Classical swine fever virus infection protects aortic endothelial cells from pIpC-mediated apoptosis

• Published in: Journal of general virology Vol. 91; no. Pt 4; pp. 1038 - 1046
• Main Authors: Johns, H.L, Bensaude, E, La Rocca, S.A, Seago, J, Charleston, B, Steinbach, F, Drew, T.W, Crooke, H, Everett, H
• Format: Journal Article
• Language: English
• Published: England 01.04.2010
• Subjects: Animals; aorta; Aorta - drug effects; Aorta - pathology; Aorta - virology; apoptosis; Apoptosis - drug effects; BH3 Interacting Domain Death Agonist Protein - physiology; Caspases - metabolism; Cells, Cultured; Classical swine fever virus; Classical Swine Fever Virus - pathogenicity; Cytochromes c - metabolism; endothelial cells; Endothelial Cells - drug effects; Endothelial Cells - physiology; Endothelial Cells - virology; endothelium; Enzyme Activation; host-pathogen relationships; infection; oligonucleotides; pathogenesis; pIpC oligonucleotide; RNA, Double-Stranded - pharmacology; Swine; Viral Envelope Proteins - physiology; virus replication
• ISSN: 0022-1317; 1465-2099
• DOI: 10.1099/vir.0.016576-0

Classical swine fever virus (CSFV) causes severe disease in pigs associated with leukopenia, haemorrhage and fever.
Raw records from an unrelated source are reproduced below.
## src/rtl/smp_pkg.sv

```systemverilog
// ----------------------------------------------------------------------------
// smp_pkg
// Types and constants shared by the STUN message parser and its checker.
// ----------------------------------------------------------------------------
`default_nettype none

package smp_pkg;

  localparam int unsigned HDR_BYTES  = 20;
  localparam int unsigned TXID_BYTES = 12;
  localparam int unsigned ALIGN      = 4;
  localparam int unsigned FIFO_DEPTH = 4;
  localparam int unsigned PTR_W      = $clog2(FIFO_DEPTH);
  localparam int unsigned CNT_W      = $clog2(FIFO_DEPTH + 1);

  localparam logic [4:0] HC_LEN        = 5'd2;
  localparam logic [4:0] HC_MAGIC      = 5'd4;
  localparam logic [4:0] HC_TXID       = 5'(HDR_BYTES - TXID_BYTES);
  localparam logic [4:0] HC_MAGIC_LAST = 5'(HDR_BYTES - TXID_BYTES - 1);
  localparam logic [4:0] HC_TXLOW      = 5'(HDR_BYTES - TXID_BYTES + 4);
  localparam logic [4:0] HC_DONE       = 5'(HDR_BYTES);

  localparam logic [31:0] MAGIC_RESET     = 32'h2112A442;
  localparam logic [15:0] USER_TYPE_RESET = 16'd6;
  localparam logic [15:0] PASS_TYPE_RESET = 16'd7;

  typedef enum logic [3:0] {
    PH_HEADER   = 4'b0001,
    PH_ATTR_HDR = 4'b0010,
    PH_ATTR_VAL = 4'b0100,
    PH_SKIP     = 4'b1000
  } phase_e;

  typedef enum logic [1:0] {
    KIND_USERNAME = 2'd0,
    KIND_PASSWORD = 2'd1,
    KIND_SUMMARY  = 2'd2
  } kind_e;

  typedef enum logic [1:0] {
    ST_OK        = 2'd0,
    ST_SHORT     = 2'd1,
    ST_BAD_MAGIC = 2'd2,
    ST_OVERRUN   = 2'd3
  } status_e;

  typedef enum logic [1:0] {
    CFG_MAGIC     = 2'd0,
    CFG_USER_TYPE = 2'd1,
    CFG_PASS_TYPE = 2'd2
  } cfg_index_e;

  typedef struct packed {
    kind_e        kind;
    logic [7:0]   value_byte;
    logic [15:0]  value_index;
    logic [15:0]  msg_type;
    logic [15:0]  msg_len;
    logic [31:0]  tx_high;
    logic [63:0]  tx_low;
    status_e      status;
    logic         last;
  } result_t;

endpackage

`default_nettype wire

```

## src/rtl/stun_message_parser_top.sv

```systemverilog
// ----------------------------------------------------------------------------
// stun_message_parser_top
// Parses a STUN header and attribute list one byte per cycle unless stalled,
// streams username and password value bytes and ends each packet with a summary.
// ----------------------------------------------------------------------------
// Each result is written into the registered result queue when its byte is taken.
// Throughput: one byte per cycle unless stalled; the final byte of a packet that is
//   also a username or password byte yields two results, queued together.
// Input stalls while the four-entry result queue has fewer than two free slots.
// Reset: registers go to their defaults, parser to header phase, queue empty.
`default_nettype none

module stun_message_parser_top (
  input  wire logic        clk_i,
  input  wire logic        rst_ni,

  input  wire logic        in_valid_i,
  output      logic        in_stall_o,
  input  wire logic [7:0]  packet_byte_i,
  input  wire logic        end_of_packet_i,

  output      logic        out_valid_o,
  input  wire logic        out_stall_i,
  output      logic [1:0]  result_kind_o,
  output      logic [7:0]  value_byte_o,
  output      logic [15:0] value_index_o,
  output      logic [15:0] message_type_o,
  output      logic [15:0] message_length_o,
  output      logic [31:0] transaction_high_o,
  output      logic [63:0] transaction_low_o,
  output      logic [1:0]  parse_status_o,
  output      logic        last_of_run_o,

  input  wire logic        cfg_valid_i,
  output      logic        cfg_ready_o,
  input  wire logic [1:0]  cfg_index_i,
  input  wire logic [31:0] cfg_data_i
);

  localparam int unsigned PTR_W = smp_pkg::PTR_W;
  localparam int unsigned CNT_W = smp_pkg::CNT_W;

  // configuration
  logic [31:0] magic_cookie_q;
  logic [15:0] user_type_q;
  logic [15:0] pass_type_q;

  assign cfg_ready_o = 1'b1;

  always_ff @(posedge clk_i or negedge rst_ni) begin
    if (!rst_ni) begin
      magic_cookie_q <= smp_pkg::MAGIC_RESET;
      user_type_q    <= smp_pkg::USER_TYPE_RESET;
      pass_type_q    <= smp_pkg::PASS_TYPE_RESET;
    end else if (cfg_valid_i && cfg_ready_o) begin
      case (cfg_index_i)
        smp_pkg::CFG_MAGIC:     magic_cookie_q <= cfg_data_i;
        smp_pkg::CFG_USER_TYPE: user_type_q    <= cfg_data_i[15:0];
        smp_pkg::CFG_PASS_TYPE: pass_type_q    <= cfg_data_i[15:0];
        default: ;
      endcase
    end
  end

  // parser state
  smp_pkg::phase_e phase_q, phase_d;
  logic [4:0]  hdr_cnt_q, hdr_cnt_d;
  logic [31:0] magic_q, magic_d;
  logic [15:0] type_q, type_d;
  logic [15:0] len_q, len_d;
  logic [31:0] txh_q, txh_d;
  logic [63:0] txl_q, txl_d;
  logic [1:0]  ahdr_cnt_q, ahdr_cnt_d;
  logic [15:0] atype_q, atype_d;
  logic [15:0] alen_q, alen_d;
  logic [16:0] abyte_cnt_q, abyte_cnt_d;
  logic [16:0] apad_len_q, apad_len_d;

  logic            accept;
  logic            val_hit;
  smp_pkg::kind_e  val_kind;
  smp_pkg::status_e sum_status;
  smp_pkg::result_t val_res, sum_res, res_a, res_b;
  logic            push_a, push_b;
  logic [16:0]     abyte_inc;
  logic [1:0]      pad;

  assign accept = in_valid_i && !in_stall_o;

  always_comb begin
    phase_d     = phase_q;
    hdr_cnt_d   = hdr_cnt_q;
    magic_d     = magic_q;
    type_d      = type_q;
    len_d       = len_q;
    txh_d       = txh_q;
    txl_d       = txl_q;
    ahdr_cnt_d  = ahdr_cnt_q;
    atype_d     = atype_q;
    alen_d      = alen_q;
    abyte_cnt_d = abyte_cnt_q;
    apad_len_d  = apad_len_q;
    val_hit     = 1'b0;
    val_kind    = smp_pkg::KIND_USERNAME;
    abyte_inc   = abyte_cnt_q + 17'd1;
    pad         = 2'd0;

    case (phase_q)
      smp_pkg::PH_HEADER: begin
        if (hdr_cnt_q < smp_pkg::HC_LEN) begin
          type_d = {type_q[7:0], packet_byte_i};
        end else if (hdr_cnt_q < smp_pkg::HC_MAGIC) begin
          len_d = {len_q[7:0], packet_byte_i};
        end else if (hdr_cnt_q < smp_pkg::HC_TXID) begin
          magic_d = {magic_q[23:0], packet_byte_i};
          if (hdr_cnt_q == smp_pkg::HC_MAGIC_LAST && magic_d != magic_cookie_q) begin
            phase_d = smp_pkg::PH_SKIP;
          end
        end else if (hdr_cnt_q < smp_pkg::HC_TXLOW) begin
          txh_d = {txh_q[23:0], packet_byte_i};
        end else begin
          txl_d = {txl_q[55:0], packet_byte_i};
        end
        hdr_cnt_d = hdr_cnt_q + 5'd1;
        if (phase_d == smp_pkg::PH_HEADER && hdr_cnt_d >= smp_pkg::HC_DONE) begin
          phase_d    = smp_pkg::PH_ATTR_HDR;
          ahdr_cnt_d = 2'd0;
        end
      end
      smp_pkg::PH_ATTR_HDR: begin
        if (!ahdr_cnt_q[1]) begin
          atype_d = {atype_q[7:0], packet_byte_i};
        end else begin
          alen_d = {alen_q[7:0], packet_byte_i};
        end
        if (ahdr_cnt_q == 2'd3) begin
          ahdr_cnt_d  = 2'd0;
          abyte_cnt_d = 17'd0;
          pad         = 2'd0 - alen_d[1:0];
          apad_len_d  = {1'b0, alen_d} + {15'd0, pad};
          if (apad_len_d != 17'd0) begin
            phase_d = smp_pkg::PH_ATTR_VAL;
          end
        end else begin
          ahdr_cnt_d = ahdr_cnt_q + 2'd1;
        end
      end
      smp_pkg::PH_ATTR_VAL: begin
        if (abyte_cnt_q < {1'b0, alen_q}) begin
          if (atype_q == user_type_q) begin
            val_hit  = 1'b1;
            val_kind = smp_pkg::KIND_USERNAME;
          end else if (atype_q == pass_type_q) begin
            val_hit  = 1'b1;
            val_kind = smp_pkg::KIND_PASSWORD;
          end
        end
        if (abyte_inc >= apad_len_q) begin
          phase_d     = smp_pkg::PH_ATTR_HDR;
          ahdr_cnt_d  = 2'd0;
          abyte_cnt_d = 17'd0;
        end else begin
          abyte_cnt_d = abyte_inc;
        end
      end
      default: ;
    endcase

    case (phase_d)
      smp_pkg::PH_HEADER:   sum_status = smp_pkg::ST_SHORT;
      smp_pkg::PH_SKIP:     sum_status = smp_pkg::ST_BAD_MAGIC;
      smp_pkg::PH_ATTR_VAL: sum_status = smp_pkg::ST_OVERRUN;
      default:              sum_status = smp_pkg::ST_OK;
    endcase

    val_res             = '0;
    val_res.kind        = val_kind;
    val_res.value_byte  = packet_byte_i;
    val_res.value_index = abyte_cnt_q[15:0];
    val_res.status      = smp_pkg::ST_OK;
    val_res.last        = !end_of_packet_i;

    sum_res             = '0;
    sum_res.kind        = smp_pkg::KIND_SUMMARY;
    sum_res.msg_type    = type_d;
    sum_res.msg_len     = len_d;
    sum_res.tx_high     = txh_d;
    sum_res.tx_low      = txl_d;
    sum_res.status      = sum_status;
    sum_res.last        = 1'b1;

    res_a  = val_hit ? val_res : sum_res;
    res_b  = sum_res;
    push_a = accept && (val_hit || end_of_packet_i);
    push_b = accept && val_hit && end_of_packet_i;

    // clear per-packet state after the final byte
    if (end_of_packet_i) begin
      phase_d     = smp_pkg::PH_HEADER;
      hdr_cnt_d   = 5'd0;
      magic_d     = '0;
      type_d      = '0;
      len_d       = '0;
      txh_d       = '0;
      txl_d       = '0;
      ahdr_cnt_d  = 2'd0;
      atype_d     = '0;
      alen_d      = '0;
      abyte_cnt_d = '0;
      apad_len_d  = '0;
    end
  end

  always_ff @(posedge clk_i or negedge rst_ni) begin
    if (!rst_ni) begin
      phase_q     <= smp_pkg::PH_HEADER;
      hdr_cnt_q   <= '0;
      magic_q     <= '0;
      type_q      <= '0;
      len_q       <= '0;
      txh_q       <= '0;
      txl_q       <= '0;
      ahdr_cnt_q  <= '0;
      atype_q     <= '0;
      alen_q      <= '0;
      abyte_cnt_q <= '0;
      apad_len_q  <= '0;
    end else if (accept) begin
      phase_q     <= phase_d;
      hdr_cnt_q   <= hdr_cnt_d;
      magic_q     <= magic_d;
      type_q      <= type_d;
      len_q       <= len_d;
      txh_q       <= txh_d;
      txl_q       <= txl_d;
      ahdr_cnt_q  <= ahdr_cnt_d;
      atype_q     <= atype_d;
      alen_q      <= alen_d;
      abyte_cnt_q <= abyte_cnt_d;
      apad_len_q  <= apad_len_d;
    end
  end

  // result queue
  smp_pkg::result_t fifo_q [smp_pkg::FIFO_DEPTH];
  logic [PTR_W-1:0] wr_ptr_q, wr_ptr_d, rd_ptr_q, rd_ptr_d, wr_ptr_b;
  logic [CNT_W-1:0] count_q, count_d;
  logic             pop;
  smp_pkg::result_t head;

  assign wr_ptr_b = wr_ptr_q + PTR_W'(1);
  assign pop      = out_valid_o && !out_stall_i;

  always_comb begin
    wr_ptr_d = wr_ptr_q + PTR_W'(push_a) + PTR_W'(push_b);
    rd_ptr_d = rd_ptr_q + PTR_W'(pop);
    count_d  = count_q + CNT_W'(push_a) + CNT_W'(push_b) - CNT_W'(pop);
  end

  always_ff @(posedge clk_i or negedge rst_ni) begin
    if (!rst_ni) begin
      wr_ptr_q <= '0;
      rd_ptr_q <= '0;
      count_q  <= '0;
    end else begin
      wr_ptr_q <= wr_ptr_d;
      rd_ptr_q <= rd_ptr_d;
      count_q  <= count_d;
    end
  end

  always_ff @(posedge clk_i) begin
    for (int i = 0; i < smp_pkg::FIFO_DEPTH; i++) begin
      if (push_a && wr_ptr_q == PTR_W'(i)) begin
        fifo_q[i] <= res_a;
      end else if (push_b && wr_ptr_b == PTR_W'(i)) begin
        fifo_q[i] <= res_b;
      end
    end
  end

  assign in_stall_o = count_q > CNT_W'(smp_pkg::FIFO_DEPTH - 2);
  assign out_valid_o = count_q != '0;
  assign head        = fifo_q[rd_ptr_q];

  assign result_kind_o      = head.kind;
  assign value_byte_o       = head.value_byte;
  assign value_index_o      = head.value_index;
  assign message_type_o     = head.msg_type;
  assign message_length_o   = head.msg_len;
  assign transaction_high_o = head.tx_high;
  assign transaction_low_o  = head.tx_low;
  assign parse_status_o     = head.status;
  assign last_of_run_o      = head.last;

endmodule

`default_nettype wire

```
We show that CSFV infection protects endothelial cells from apoptosis induced by the dsRNA mimic, pIpC, but not from other apoptotic stimuli, FasL or staurosporine. CSFV infection inhibits pIpC-induced caspase activation, mitochondrial membrane potential loss and cytochrome c release as well as the pro-apoptotic effects of truncated Bid (tBid) overexpression. The CSFV proteins Npro and Erns both contribute to CSFV inhibition of apoptosis. We conclude that CSFV infection can inhibit apoptotic signalling at multiple levels, including at the caspase-8 and the mitochondrial checkpoints. By supporting viral replication, endothelial cells may promote CSFV pathogenesis.